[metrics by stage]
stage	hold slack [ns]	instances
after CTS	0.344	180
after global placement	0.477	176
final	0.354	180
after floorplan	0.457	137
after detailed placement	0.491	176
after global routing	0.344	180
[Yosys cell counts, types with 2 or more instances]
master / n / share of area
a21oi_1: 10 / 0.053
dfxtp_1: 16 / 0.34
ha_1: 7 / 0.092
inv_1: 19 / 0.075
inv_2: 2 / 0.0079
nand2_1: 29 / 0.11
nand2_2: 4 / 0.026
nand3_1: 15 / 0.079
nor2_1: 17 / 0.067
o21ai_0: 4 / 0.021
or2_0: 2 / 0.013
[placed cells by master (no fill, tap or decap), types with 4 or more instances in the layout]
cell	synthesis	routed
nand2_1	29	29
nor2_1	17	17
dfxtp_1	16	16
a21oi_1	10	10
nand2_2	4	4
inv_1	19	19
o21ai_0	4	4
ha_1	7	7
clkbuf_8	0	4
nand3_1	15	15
--- src/rtl/soc_system_pio_in_irq.sv ---
// soc_system_pio_in_irq
//   Avalon-MM input PIO for the lightweight HPS-to-FPGA bridge. Each input bit
//   is synchronised, debounced by a per-bit counter, and edge-detected. Edges
//   of the enabled polarity latch into a write-1-to-clear CAPTURE register.
//   A masked OR of CAPTURE drives a level-sensitive interrupt.
//
// Ports
//   clk, reset_n   system clock; asynchronous active-low reset
//   address[2:0]   word register select
//                    0 DATA, 1 IRQ_MASK, 2 RISE_EN, 3 CAPTURE (W1C),
//                    4 FALL_EN, 5 DEB_THR, 6..7 reserved (read 0)
//   chipselect     slave select (qualifies writes only)
//   write_n        active-low write strobe
//   writedata[31:0] write data
//   in_port[WIDTH-1:0] asynchronous external inputs
//   readdata[31:0] registered read data, one cycle after address
//   irq            level interrupt, high while any unmasked capture bit is set
module soc_system_pio_in_irq #(
    parameter int WIDTH       = 16,
    parameter int SYNC_STAGES = 2,
    parameter int DEBOUNCE_W  = 8
) (
    input  logic             clk,
    input  logic             reset_n,
    input  logic [2:0]       address,
    input  logic             chipselect,
    input  logic             write_n,
    input  logic [31:0]      writedata,
    input  logic [WIDTH-1:0] in_port,
    output logic [31:0]      readdata,
    output logic             irq
);

    localparam logic [DEBOUNCE_W-1:0] CNT_ONE = 1;

    logic [WIDTH-1:0]      sync_q [SYNC_STAGES];
    logic [WIDTH-1:0]      sync_d [SYNC_STAGES];
    logic [DEBOUNCE_W-1:0] cnt_q  [WIDTH];
    logic [DEBOUNCE_W-1:0] cnt_d  [WIDTH];
    logic [WIDTH-1:0]      stable_q, stable_d;
    logic [WIDTH-1:0]      stable_prev_q;
    logic [WIDTH-1:0]      mask_q, mask_d;
    logic [WIDTH-1:0]      rise_en_q, rise_en_d;
    logic [WIDTH-1:0]      fall_en_q, fall_en_d;
    logic [WIDTH-1:0]      capture_q, capture_d;
    logic [DEBOUNCE_W-1:0] thr_q, thr_d;
    logic [31:0]           readdata_q, readdata_d;

    logic [WIDTH-1:0]      sync;
    logic [WIDTH-1:0]      set_vec;
    logic [WIDTH-1:0]      clr_vec;
    logic                  wr_en;
    logic                  unused_wdata;

    assign wr_en        = chipselect & ~write_n;
    assign sync         = sync_q[SYNC_STAGES-1];
    assign unused_wdata = ^writedata;

    // Synchronizer shift chain.
    always_comb begin
        sync_d[0] = in_port;
        for (int k = 1; k < SYNC_STAGES; k++) begin
            sync_d[k] = sync_q[k-1];
        end
    end

    // Debounce: a bit commits once it has disagreed with stable for more than
    // DEB_THR consecutive cycles. The compare comes before the increment, so
    // the counter never exceeds the threshold and cannot wrap.
    always_comb begin
        stable_d = stable_q;
        for (int i = 0; i < WIDTH; i++) begin
            cnt_d[i] = '0;
            if (sync[i] != stable_q[i]) begin
                if (cnt_q[i] >= thr_q) begin
                    stable_d[i] = sync[i];
                end else begin
                    cnt_d[i] = cnt_q[i] + CNT_ONE;
                end
            end
        end
    end

    // Edges are seen one cycle after stable moves, against the delayed copy.
    assign set_vec = (stable_q & ~stable_prev_q & rise_en_q)
                   | (~stable_q & stable_prev_q & fall_en_q);

    // Register writes. A capture set in the same cycle as its clear wins.
    always_comb begin
        mask_d    = mask_q;
        rise_en_d = rise_en_q;
        fall_en_d = fall_en_q;
        thr_d     = thr_q;
        clr_vec   = '0;
        if (wr_en) begin
            case (address)
                3'd1:    mask_d    = writedata[WIDTH-1:0];
                3'd2:    rise_en_d = writedata[WIDTH-1:0];
                3'd3:    clr_vec   = writedata[WIDTH-1:0];
                3'd4:    fall_en_d = writedata[WIDTH-1:0];
                3'd5:    thr_d     = writedata[DEBOUNCE_W-1:0];
                default: ;
            endcase
        end
        capture_d = (capture_q & ~clr_vec) | set_vec;
    end

    // Read data is registered every cycle regardless of chipselect.
    always_comb begin
        readdata_d = '0;
        case (address)
            3'd0:    readdata_d = 32'(stable_q);
            3'd1:    readdata_d = 32'(mask_q);
            3'd2:    readdata_d = 32'(rise_en_q);
            3'd3:    readdata_d = 32'(capture_q);
            3'd4:    readdata_d = 32'(fall_en_q);
            3'd5:    readdata_d = 32'(thr_q);
            default: readdata_d = '0;
        endcase
    end

    always_ff @(posedge clk or negedge reset_n) begin
        if (!reset_n) begin
            for (int k = 0; k < SYNC_STAGES; k++) begin
                sync_q[k] <= '0;
            end
            for (int i = 0; i < WIDTH; i++) begin
                cnt_q[i] <= '0;
            end
            stable_q      <= '0;
            stable_prev_q <= '0;
            mask_q        <= '0;
            rise_en_q     <= '1;
            fall_en_q     <= '1;
            capture_q     <= '0;
            thr_q         <= '0;
            readdata_q    <= '0;
        end else begin
            for (int k = 0; k < SYNC_STAGES; k++) begin
                sync_q[k] <= sync_d[k];
            end
            for (int i = 0; i < WIDTH; i++) begin
                cnt_q[i] <= cnt_d[i];
            end
            stable_q      <= stable_d;
            stable_prev_q <= stable_q;
            mask_q        <= mask_d;
            rise_en_q     <= rise_en_d;
            fall_en_q     <= fall_en_d;
            capture_q     <= capture_d;
            thr_q         <= thr_d;
            readdata_q    <= readdata_d;
        end
    end

    assign readdata = readdata_q;
    assign irq      = |(capture_q & mask_q);

endmodule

──────

In the records above, how many lines hold the string "master"? Give the number only.

2